Mothering a baby the second time around is a lot different… a lot easier… than it was the first time around. I am much calmer and much more confident in my ability to mother a child, in addition, Hannah is 2 months old, so she is past all the new born niggles and is fairly settled into life outside the womb.
The one thing our SW did warn us about was post placement stress on Hannah. I have written about it before, it is a very real phenomenon, all adopted children experience trauma, over and above the normal trauma’s that an infant would experience during birth, an adopted baby will experience trauma and separation and a need to grieve a loss. You can read the original blog post I did about this subject here: Imagine If You Can.
With the changes in the child act and babies being placed in kangaroo care or places of safety for the duration of the 60 day consent period, the post placement stress is further exacerbated as these babies have not had any one to bond with since being separated from their birth mothers. Hannah has been cared for by a group of employee’s and volunteers at her place of safety and while they have all done a fantastic job in loving and caring for her, she has not had the opportunity to form a special bond with any one person.
That is my number one aim while I am on maternity leave, to teach her to trust me, to form a mother/child bond with her. She has shown some stress since coming home and I keep reminding myself that she has been through a lot in her short life. She has experienced the physical loss of her birth mother, she has been moved from the hospital, to a place of safety, to my mother’s house and finally to her home. She has been handled, touched and cared for by a stream of strangers and now it’s my time to show her stability, to show her motherly love and to bond with her.

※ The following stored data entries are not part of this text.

File: config.mk
export PLATFORM = sky130hd
export DESIGN_NAME = pipe_stage_skid_flat
export DESIGN_NICKNAME = d
export VERILOG_FILES = /design/src/rtl/pipe_stage_skid_if.sv /design/src/rtl/pipe_stage_skid.sv /design/src/flat_wrapper.sv
export SDC_FILE = /design/constraint.sdc
export NUM_CORES = 1
export LEC_CHECK = 0
export ABC_CLOCK_PERIOD_IN_PS = 1900
export BUFFER_PORTS_ARGS = -buffer_cell sky130_fd_sc_hd__buf_2
export CELL_PAD_IN_SITES_DETAIL_PLACEMENT = 1
export CELL_PAD_IN_SITES_GLOBAL_PLACEMENT = 1
export CORE_UTILIZATION = 40
export DETAILED_ROUTE_END_ITERATION = 8
export PLACE_DENSITY = 0.8
export SLEW_MARGIN = 20
export SYNTH_ARGS = -nofsm -noshare
export SYNTH_HDL_FRONTEND = slang
export SYNTH_SLANG_ARGS = --single-unit
File: constraint.sdc
create_clock -name clk -period 1.9 [get_ports clk]
set_clock_uncertainty 0.2 [all_clocks]
set_input_delay 0.19 -clock clk [delete_from_list [all_inputs] [get_ports clk]]
set_output_delay 0.19 -clock clk [all_outputs]
set_load 0.05 [all_outputs]
File: src/rtl/pipe_stage_skid_if.sv
// rtl/pipe_stage_skid_if.sv - handshake bundle between two pipeline stages through a skid stage
interface pipe_stage_skid_if #(
    parameter int DATA_W = 40
) ();

    logic              in_valid;
    logic              in_ready;
    logic [DATA_W-1:0] in_data;
    logic              flush;
    logic              out_valid;
    logic              out_ready;
    logic [DATA_W-1:0] out_data;
    logic [1:0]        occupancy;

    modport master (
        output in_valid,
        output in_data,
        output flush,
        output out_ready,
        input  in_ready,
        input  out_valid,
        input  out_data,
        input  occupancy
    );

    modport slave (
        input  in_valid,
        input  in_data,
        input  flush,
        input  out_ready,
        output in_ready,
        output out_valid,
        output out_data,
        output occupancy
    );

endinterface

File: src/rtl/pipe_stage_skid.sv
// rtl/pipe_stage_skid.sv - pipeline stage register with valid/ready handshake and 2-entry skid
module pipe_stage_skid #(
    parameter int                DATA_W  = 40,
    parameter logic [DATA_W-1:0] RST_VAL = '0,
    parameter bit                SKID    = 1'b1
) (
    input logic              clk,
    input logic              rst,
    pipe_stage_skid_if.slave bus
);

    typedef enum logic [1:0] {
        ST_EMPTY = 2'd0,
        ST_ONE   = 2'd1,
        ST_TWO   = 2'd2
    } state_e;

    state_e            state_q, state_d;
    logic [DATA_W-1:0] main_q, main_d;
    logic [DATA_W-1:0] skid_q, skid_d;
    logic              out_valid_q, out_valid_d;
    logic              in_ready_q, in_ready_d;

    logic              in_ready;
    logic              push;
    logic              pop;

    // With the skid entry present, in_ready comes straight from a flop so
    // out_ready never reaches upstream combinationally.
    assign in_ready = SKID ? in_ready_q : (!out_valid_q || bus.out_ready);
    assign push     = bus.in_valid && in_ready;
    assign pop      = out_valid_q && bus.out_ready;

    always_comb begin
        state_d = state_q;
        main_d  = main_q;
        skid_d  = skid_q;
        if (bus.flush) begin
            // Accepted/consumed beats this cycle still count; held data is dropped.
            state_d = ST_EMPTY;
        end else begin
            case (state_q)
                ST_EMPTY: begin
                    if (push) begin
                        state_d = ST_ONE;
                        main_d  = bus.in_data;
                    end
                end
                ST_ONE: begin
                    if (push && pop) begin
                        main_d = bus.in_data;
                    end else if (push && SKID) begin
                        state_d = ST_TWO;
                        skid_d  = bus.in_data;
                    end else if (pop) begin
                        state_d = ST_EMPTY;
                    end
                end
                ST_TWO: begin
                    if (pop) begin
                        state_d = ST_ONE;
                        main_d  = skid_q;
                    end
                end
                default: begin
                    state_d = ST_EMPTY;
                end
            endcase
        end
        out_valid_d = (state_d != ST_EMPTY);
        in_ready_d  = (state_d != ST_TWO);
    end

    always_ff @(posedge clk) begin
        if (rst) begin
            state_q     <= ST_EMPTY;
            main_q      <= RST_VAL;
            skid_q      <= RST_VAL;
            out_valid_q <= 1'b0;
            in_ready_q  <= 1'b1;
        end else begin
            state_q     <= state_d;
            main_q      <= main_d;
            skid_q      <= skid_d;
            out_valid_q <= out_valid_d;
            in_ready_q  <= in_ready_d;
        end
    end

    assign bus.in_ready  = in_ready;
    assign bus.out_valid = out_valid_q;
    assign bus.out_data  = main_q;
    assign bus.occupancy = state_q;

endmodule

File: src/flat_wrapper.sv
// flat-port wrapper written by rule: the top's interface ports become plain ports
module pipe_stage_skid_flat 
#(
    parameter int                DATA_W  = 40,
    parameter logic [DATA_W-1:0] RST_VAL = '0,
    parameter bit                SKID    = 1'b1
)
  (clk, rst, bus_in_valid, bus_in_data, bus_flush, bus_out_ready, bus_in_ready, bus_out_valid, bus_out_data, bus_occupancy);
  pipe_stage_skid_if #(.DATA_W(DATA_W)) bus_i ();
  input logic clk;
  input logic rst;
  input wire logic [$bits(bus_i.in_valid)-1:0] bus_in_valid;
  input wire logic [$bits(bus_i.in_data)-1:0] bus_in_data;
  input wire logic [$bits(bus_i.flush)-1:0] bus_flush;
  input wire logic [$bits(bus_i.out_ready)-1:0] bus_out_ready;
  output wire logic [$bits(bus_i.in_ready)-1:0] bus_in_ready;
  output wire logic [$bits(bus_i.out_valid)-1:0] bus_out_valid;
  output wire logic [$bits(bus_i.out_data)-1:0] bus_out_data;
  output wire logic [$bits(bus_i.occupancy)-1:0] bus_occupancy;
  assign bus_i.in_valid = bus_in_valid;
  assign bus_i.in_data = bus_in_data;
  assign bus_i.flush = bus_flush;
  assign bus_i.out_ready = bus_out_ready;
  assign bus_in_ready = bus_i.in_ready;
  assign bus_out_valid = bus_i.out_valid;
  assign bus_out_data = bus_i.out_data;
  assign bus_occupancy = bus_i.occupancy;
  pipe_stage_skid #(.DATA_W(DATA_W), .RST_VAL(RST_VAL), .SKID(SKID)) u_core (.clk(clk), .rst(rst), .bus(bus_i));
endmodule
==> flow_summary_export.csv, run 1 <==
group,metric,value,unit
clock_network,clk_latency,0.36,ns
timing,fin_setup_tns,0,ns
synth,ys_warn_count,0,
synth,netlist_area,3820,sq um
synth,synth_top_area_share,44.1,%
synth,syn_avg_cell_area,8.63,sq um
clock_network,htreeDepth,3,
timing,min_period,1.80,ns
synth,ys_ff_latch,84,
setup_path,cp.required,1.95,ns
placed_design,io_buffers,88,
clock_network,clkTransAtPathRegs,0.08,ns
setup_path,cp-end-kind,"register",
global_route,grt_max_degree,47,
synth,yosys-top-cells-count,"dfxtp_1 (84), nand2_1 (80), a21oi_1 (43)",
setup_path,critPathKind,"reg -> reg",
timing,hold_violations,0,
synth,yosys.area.top_type,"dfxtp_1",
power,ir_drop,0.000368,V
drt,final_antenna_net_count,0,
synth,async_flop_share,0,%
global_route,antenna_found_initial,0,
clock_network,clock_path_buffers,2,
job,cap_violations,0,
setup_path,startpoint_type,"register",
cells_and_area,layout.nets,596,
placed_design,post-place-ws,0.0806,ns
clock_network,tritoncts,"yes",
timing,fmax,555,MHz
synth,synth-edff-count,0,
die,io_pins,89,
timing,final-setup-viol-count,0,
timing,report.final.slew_viol_count,0,
timing,fin_ws,0.0976,ns
global_route,grt_pass1_vias,4034,
cells_and_area,drive_gt1_share,27.8,%
synth,ys_types,29,
setup_path,critPathMaxFanout,11,
synth,yosysSeqAreaShare,44.1,%
timing,grt_setup_unrepaired,"false",
timing,worstMarginPinSlew,0.512,ns
die,die_y,99.7,um
die,start_util,41.3,%
setup_path,arrival,1.85,ns
clock_network,cts-buffers-inserted,9,
clock_network,cts_sinks,84,
global_route,overflow,0,
drt,firstDrtPassIters,4,
synth,ys_top_cells_by_area,"dfxtp_1 (44%), a221oi_1 (9.2%), nand2_1 (7.9%), a311oi_2 (6.3%), a21oi_1 (5.6%)",
power,power_per_cell_area,762,nW/um^2
global_route,grt_usage,25.9,%
drt,viasPerCell,5.94,
cells_and_area,area_growth,32.6,%
placed_design,place_congestion,0.796,
clock_network,root_buffer,"clkbuf_8",
placed_design,dp_cells,628,
power,p_leak,0.00192,uW
drt,post-route-drc-count,0,
cells_and_area,diodes,0,
drt,wl,12600,um
timing,period_share,94.9,%
die,die_area,9940,sq um
die,core_area,9240,sq um
timing,max_slew_margin,65.9,%
cells_and_area,final-instance-count-excl-fill,683,
drt,first_iter_violations,219,
status,status,"completed",
min_path,hold_path.class,"in -> reg",
die,rows,35,
drt,vias,4056,
placed_design,post-dp-hpwl,7640,um
global_route,grt_pass1_wl,20300,um
synth,synthCells,442,
synth,ys.flop_type,"dfxtp_1",
synth,synth_nets,487,
die,die_w,99.7,um
synth,yosysMostFrequentCell,"dfxtp_1",
drt,routedWlPerCell,18.5,um
[critical path: stages, from the launching register on]
cell      delay [ns]
dfxtp_2         0.43
a21bo_2         0.30
a22o_4          0.35
buf_12          0.18
a311oi_1        0.24
[registers in the layout (all words and copies together) (netlist names)]
signal / cells
u_core.bus.in_ready: 1
u_core.bus.occupancy: 2
u_core.bus.out_data: 40
u_core.bus.out_valid: 1
u_core.skid_q: 40
[cells in the final DEF (no fill, tap or decap), types with 3 or more instances in the layout]
| master | count |
|---|---|
| buf_2 | 87 |
| nand3_1 | 40 |
| a221oi_1 | 40 |
| clkinv_2 | 3 |
| dfxtp_1 | 81 |
| dfxtp_2 | 3 |
| a21oi_1 | 43 |
| buf_4 | 18 |
| nand2_1 | 80 |
| buf_12 | 8 |
| o21ai_0 | 41 |
| dlygate4sd3_1 | 41 |
| clkbuf_8 | 10 |
| a311oi_1 | 24 |
| a311oi_2 | 16 |
[final timing paths]
check,start,to,slack [ns],cells past startpoint
hold reg to reg,u_core.skid_q[37]$_SDFFE_PP0P_,u_core.skid_q[37]$_SDFFE_PP0P_,0.28,2
setup / recovery,u_core.bus.occupancy[0]$_SDFF_PP0_,u_core.bus.out_data[30]$_SDFFE_PP0P_,0.1,4
setup reg to reg,u_core.bus.occupancy[0]$_SDFF_PP0_,u_core.bus.out_data[30]$_SDFFE_PP0P_,0.1,4
hold / removal,bus_in_valid,u_core.bus.out_valid$_SDFF_PP0_,0.06,3
[layer usage]
layer	track usage [%]	share of wire [%]	up-vias
li1	-	-	1882
met1	32.6	44	2036
met2	44.6	50	128
met3	5.90	5.0	10
met4	6.79	0.84	0
met5	0	0	-
[power breakdown]
| group | total, uW | leakage (uW) | switching (uW) | internal (uW) |
|---|---|---|---|---|
| clock | 1130 | 0.0000848 | 636 | 491 |
| combinational | 847 | 0.00115 | 544 | 303 |
| sequential | 1880 | 0.000685 | 46.2 | 1840 |
[final cells by class]
class | instances | area (sq um)
fill | 1078 | 4180
multi-input combinational | 300 | 1900
sequential | 84 | 1690
timing repair buffer | 155 | 1150
tap | 129 | 161
clock buffer | 11 | 141
clock inverter | 3 | 15.0
inverter | 1 | 3.75
[logic make-up (layout without fill, tap and decap cells)]
logic type / Yosys count / in the layout / share of synthesized area, %
buf+inv: 58 / 170 / 7.25
compound gates: 170 / 170 / 33.6
flops: 84 / 84 / 44.1
simple gates: 130 / 130 / 15.1
[metrics by stage]
stage / power, uW / hold slack [ns] / utilization, % / instance area, sq um
3_5_place_dp: 2700 / 0.265 / 48.6 / 4490
6_report: 3860 / 0.0595 / 54.8 / 5060
4_1_cts: 3870 / 0.0467 / 54.7 / 5060
2_1_floorplan: 2450 / 0.0610 / - / 3820
5_1_grt: 4010 / 0.0710 / 54.8 / 5060
3_3_place_gp: 2680 / 0.255 / 48.6 / 4490
[timing repair]
item                                    4_1_cts  5_1_grt
setup buffers                                 0        0
hold buffers                                 41        0
endpoints found under the setup margin        0       17
hold endpoints to repair                     84        0
resized for setup                             0        1
Power figures use the tool's default switching activity.
==> run 2: changes to the inputs <==
ABC_CLOCK_PERIOD_IN_PS = 2200   (was 1900)
CORE_UTILIZATION = 43   (was 40)
PLACE_DENSITY = 0.85   (was 0.8)
SKIP_LAST_GASP = 1   (was not set)
clock period = 2.2 ns   (was 1.9 ns; I/O delays follow)
==> run 2 against run 1 <==
Compared with the run above: sequential power shrank 13%; fmax fell by 17%; register-to-register slack lost 0.07 ns; die area fell by 6.8%; wire length is 5.5% higher; global-route usage is 3.7 points higher; count of clock-buffer cells in the layout is 1 lower; critical path depth down 1; critical endpoint is now u_core.bus.out_data[26]$_SDFFE_PP0P_; largest cell class unchanged.
==> flow_summary_export.csv, run 2 (synthesized netlist as in run 1, its figures left out) <==
group,metric,value,unit
cells_and_area,multi_input_area,1920,sq um
drt,vias,4057,
clock_network,tritoncts,"yes",
drt,wl,13300,um
die,die_y,96.2,um
global_route,grt.busiest_layer,"met2",
global_route,overflow,0,
cells_and_area,final_cell_mix,"buf_2 (87), dfxtp_1 (83), nand2_1 (80)",
global_route,grt_pass1_vias,4143,
global_route,antenna_found_initial,1,
cells_and_area,seq_area,1680,sq um
drt,post-route-drc-count,0,
global_route,met1_usage,37.2,%
cells_and_area,final-instance-count-excl-fill,663,
die,die_w,96.2,um
drt,routedWlPerCell,20.1,um
timing,period_share,98.7,%
global_route,grt_usage,29.6,%
cells_and_area,fillers,1045,
power,power_per_cell_area,698,nW/um^2
die,start_util,44.2,%
clock_network,clk_latency,0.36,ns
clock_network,post_cts.repair.setup_buffers,0,
global_route,grtUsageMet2,50.8,%
placed_design,dp_cells,604,
placed_design,place_congestion,0.815,
timing,hold_violations,0,
die,die_area,9260,sq um
drt,viasPerCell,6.12,
clock_network,cts_sinks,84,
timing,report.final.slew_viol_count,0,
cells_and_area,layout_commonest_cell,"buf_2",
status,status,"completed",
setup_path,arrival,2.17,ns
die,core_area,8640,sq um
power,p_leak,0.00190,uW
timing,holdWs,0.0134,ns
clock_network,cts-buffers-inserted,9,
power,power_switching,1100,uW
setup_path,critPathMaxFanout,20,
clock_network,root_buffer,"clkbuf_8",
power,power.share.sequential,46.7,%
setup_path,cp-end-kind,"register",
timing,fmax,460,MHz
timing,max_slew_margin,41.2,%
placed_design,post_dp_cell_area,4360,sq um
drt,final_antenna_net_count,0,
setup_path,cp.required,2.20,ns
global_route,grt_max_degree,77,
drt,first_iter_violations,261,
cells_and_area,layout.nets,594,
timing,final-setup-viol-count,0,
power,ir_drop,0.000326,V
clock_network,htreeDepth,3,
cells_and_area,drive_gt1_share,27.6,%
timing,worstMarginPinSlew,0.882,ns
power,swShare,31.6,%
min_path,hold_path.class,"in -> reg",
global_route,grt_pass1_wl,20800,um
die,io_pins,89,
global_route,grtUsageMet3,4.11,%
timing,fin_ws,0.0277,ns
drt,firstDrtPassIters,4,
setup_path,critPathKind,"reg -> reg",
power,clkPwrFrac,32.7,%
cells_and_area,area_growth,30.9,%
setup_path,startpoint_type,"register",
job,cap_violations,0,
clock_network,clkTransAtPathRegs,0.09,ns
placed_design,post-place-ws,0.0515,ns
power,internal_power,2380,uW
timing,grt_setup_unrepaired,"true",
placed_design,post-dp-hpwl,7700,um
power,total_power,3480,uW
power,combPwrFrac,20.6,%
placed_design,io_buffers,88,
timing,min_period,2.17,ns
clock_network,clock_path_buffers,2,
die,rows,34,
cells_and_area,design_area,4990,sq um
[run 2: layout make-up]
type | instances | area share [%]
multi-input cells | 301 | 38.4
repair buffers | 152 | 21.0
diodes | 1 | 0.0501
clock inverters | 6 | 1.28
inverters | 1 | 0.0752
well taps | 108 | 2.71
clock buffers | 10 | 2.76
flip-flops and latches | 84 | 33.7
[run 2: worst max-delay path, stage by stage (launching register included)]
cell	delay (ns)
dfxtp_1	0.46
nor4bb_4	0.50
a22o_2	0.65
a311oi_1	0.19
[run 2: metrics by stage]
step | util [%] | TNS [ns]
after floorplan | - | 0
after global placement | 50.5 | 0
after detailed placement | 50.5 | 0
after CTS | 57.7 | 0
after global routing | 57.8 | -0.219
final | 57.8 | 0
[run 2: worst paths after layout]
check / end / startpoint / cells past startpoint / slack, ns
setup / recovery: u_core.bus.out_data[26]$_SDFFE_PP0P_ / u_core.bus.in_ready$_SDFF_PP1_ / 3 / 0.03
hold / removal: u_core.bus.out_valid$_SDFF_PP0_ / bus_flush / 3 / 0.01
setup reg to reg: u_core.bus.out_data[26]$_SDFFE_PP0P_ / u_core.bus.in_ready$_SDFF_PP1_ / 3 / 0.03
hold reg to reg: u_core.skid_q[2]$_SDFFE_PP0P_ / u_core.skid_q[2]$_SDFFE_PP0P_ / 2 / 0.29
[run 2: what timing repair did]
action                                  CTS  global route
resized for setup                         1             1
endpoints found under the setup margin    1            10
gates cloned                              1             0
pin swaps                                 1             0
hold buffers                             41             0
endpoints found under the hold margin    81             0
[run 2: per-layer routing]
metal  part of all wire (%)  up-vias
li1                       -     1886
met1                     43     2004
met2                     50      146
met3                    5.8       21
met4                    1.7        0
met5                      0        -
[run 2: power by group through the flow]
stage / clock network [uW] / registers, uW / logic [uW]
2_1_floorplan: 0 / 1850 / 266
3_3_place_gp: 0 / 1660 / 634
3_5_place_dp: 0 / 1660 / 650
4_1_cts: 1150 / 1630 / 714
5_1_grt: 1200 / 1630 / 764
6_report: 1140 / 1630 / 720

The way to combat post placement stress on a baby are fairly simple, they just take lots of patience and love but I’ve been practicing them all over the last few days.
- Lots of skin to skin contact
- Limiting the number of people who handle and hold her
- Baby Wearing
I am so chuffed that my parents bought me a See Me Baby Wrap , I’ve been carrying Hannah in one of these for the past couple of days and she loves it. Not only does it help her feel safe and secure, but it holds her face close to me so she can get familiar with my scent and is great at assisting the bonding process. I’ve also not worn any perfume since her placement so as not to disguise my scent in anyway, to give her an opportunity to get to know me.
If you’re waiting to adopt, I’d highly recommend the use of a baby wrap after placement, they are MUCH more comfortable to wear than a baby sling as the baby’s weight is distributed evenly across your back and shoulders, your baby doesn’t lie at an awkward angle and its much lighter and more comfortable than traditional baby carriers.